Deadly Vibe Issue 90 August 2004
“We want to live on our land, our way” – Vincent Lingiari, 1966.
Vincent Lingiari was a soft-spoken man, who possessed an unwavering will and passion for his people’s rights to their land. He inspired an incredible landmark victory, in a time when Indigenous Australians faced terrible adversity. Because of this, Vincent is regarded as one of the greatest Aboriginal leaders of all time.
In the 1960s, working conditions and opportunities for Indigenous men and women were appalling, and work for men in the Northern Territory and other rural areas was limited to working as stockmen or station-hands on big cattle stations.
Back in 1966, along with several other men, Vincent led a strike that would shake the foundations of Australian society and create a new future for his people.
It was a simple stand, but one that symbolised a great deal.
The Wave Hill strike began on August 22, 1966, following the Wave Hill Station manager’s rejection of a request by Vincent Lingiari for a weekly wage of $25 for Aboriginal stockmen. This sum was still less than the average wage paid to non-Indigenous stockmen at the time.
About 200 stockmen and domestic hands walked off the station, and camped at Wattie Creek, 13km away.
While the strike began as a protest against delays in granting better pay and conditions for Aboriginal station workers, over time it evolved into much more. The stand of Vincent Lingiari and the men and women at Wave Hill came to symbolise the Indigenous demand for independence and equality.
What began as a fight for equal wages became one of the first clear Indigenous expressions for land rights in Australia.
“He was a good leader,” explains Victor Vincent, Lingiari’s eldest son.
“He wasn’t only fighting for the Gurindji people – he was fighting for all Aboriginal people, for the way the white man treated us.”
Vincent petitioned the Governor-General for the return of 500 of the 6,000 square miles leased by the Government to the Wave Hill Pastoral Company.
In March of 1967, Vincent led his people back to Wave Hill Station. However, they were not about to surrender and instead they established their own settlement at a waterhole known as Daguragu.
Once there, they stood firm in their fight, demanding that the land be returned to them. They refused to return to station work and continued to live at the new settlement, where their ongoing battle now attracted a great deal of attention.
Eventually, a deal was tabled and the Government tried to lure the Gurindji people away from Daguragu with the promise of a new township. They were to be provided with brand-new homes on the drover’s common near the welfare settlement at Wave Hill. They would be helped to establish orchards and vegetable gardens. But the Gurindji people decided to stay put.

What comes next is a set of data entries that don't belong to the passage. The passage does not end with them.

--- config.mk ---
export PLATFORM = sky130hd
export DESIGN_NAME = io_flag_irq_ctrl
export DESIGN_NICKNAME = d
export VERILOG_FILES = /design/src/rtl/io_ctl_pkg.sv /design/src/rtl/io_chan_bits.sv /design/src/rtl/io_prio_enc.sv /design/src/rtl/io_data_mux.sv /design/src/rtl/io_flag_irq_ctrl.sv
export SDC_FILE = /design/constraint.sdc
export NUM_CORES = 1
export LEC_CHECK = 0
export ABC_CLOCK_PERIOD_IN_PS = 3500
export BUFFER_PORTS_ARGS = -buffer_cell sky130_fd_sc_hd__buf_2
export CORE_AREA = 10 10 507 509
export CTS_CLUSTER_DIAMETER = 50
export DETAILED_ROUTE_END_ITERATION = 10
export DIE_AREA = 0 0 517 519
export GPL_TIMING_DRIVEN = 0
export PLACE_DENSITY = 0.3
export SLEW_MARGIN = 5
export SYNTH_ARGS = -nofsm -noshare
export SYNTH_HDL_FRONTEND = slang
export SYNTH_SLANG_ARGS = --single-unit
--- constraint.sdc ---
create_clock -name clk -period 3.5 [get_ports clk]
set_input_delay 0.525 -clock clk [delete_from_list [all_inputs] [get_ports clk]]
set_output_delay 0.525 -clock clk [all_outputs]
set_load 0.01 [all_outputs]
===== config.mk =====
export PLATFORM = sky130hd
export DESIGN_NAME = piso_gated
export DESIGN_NICKNAME = d
export VERILOG_FILES = /design/src/rtl/piso_gated.sv
export SDC_FILE = /design/constraint.sdc
export NUM_CORES = 1
export LEC_CHECK = 0
export ABC_CLOCK_PERIOD_IN_PS = 3850
export BUFFER_PORTS_ARGS = -buffer_cell sky130_fd_sc_hd__buf_2
export CAP_MARGIN = 20
export CORE_MARGIN = 4
export CORE_UTILIZATION = 25
export CTS_CLUSTER_DIAMETER = 120
export DETAILED_ROUTE_END_ITERATION = 7
export GPL_ROUTABILITY_DRIVEN = 1
export SLEW_MARGIN = 0
export SYNTH_ARGS = -nofsm -noshare
export SYNTH_HDL_FRONTEND = slang
export SYNTH_SLANG_ARGS = --single-unit

===== constraint.sdc =====
create_clock -name clk -period 3.85 [get_ports clk]
set_input_delay 0.5775 -clock clk [delete_from_list [all_inputs] [get_ports clk]]
set_output_delay 0.5775 -clock clk [all_outputs]
set_load 0.1 [all_outputs]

“This bloke from Darwin came down to tell us what to do, but we didn’t worry about making money – we were just sitting on our own ground,” says Victor.
Interest in the case intensified as many people, for the first time, became aware of the appalling conditions under which many Aboriginal people lived.
It was clear that the Gurindji people were not about to budge. In March 1971, with the help of a variety of people, many of them non-Indigenous, they began fencing and building and soon developed the Murramulla Gurindji company.
Shortly afterwards, in January 1972, it was announced by Prime Minister Billy McMahon that funds would be made available for Aboriginal people to buy land. Following these announcements, Lord Vestey, who owned Wave Hill Station, offered to surrender some areas of his lease to the Gurindji people and they were handed inalienable freehold title to Daguragu. A victory!
In an emotional ceremony in 1975, Prime Minister Gough Whitlam poured local soil into the hands of Vincent Lingiari, symbolising the return of Wave Hill to the Gurindji people.
But the battle didn’t stop there. In fact, it wasn’t until 1986, 20 years after their battle for land rights began, that the Gurindji people were handed inalienable freehold title to Dagarugu, on what was formerly Wave Hill Station. Two years later Vincent passed away, a true hero of his people.
During the historic Wave Hill strike, Vincent Lingiari proved himself to be one of the strongest and most inspirational Aboriginal leaders ever, and his achievement will always be remembered as a turning point in Australian history.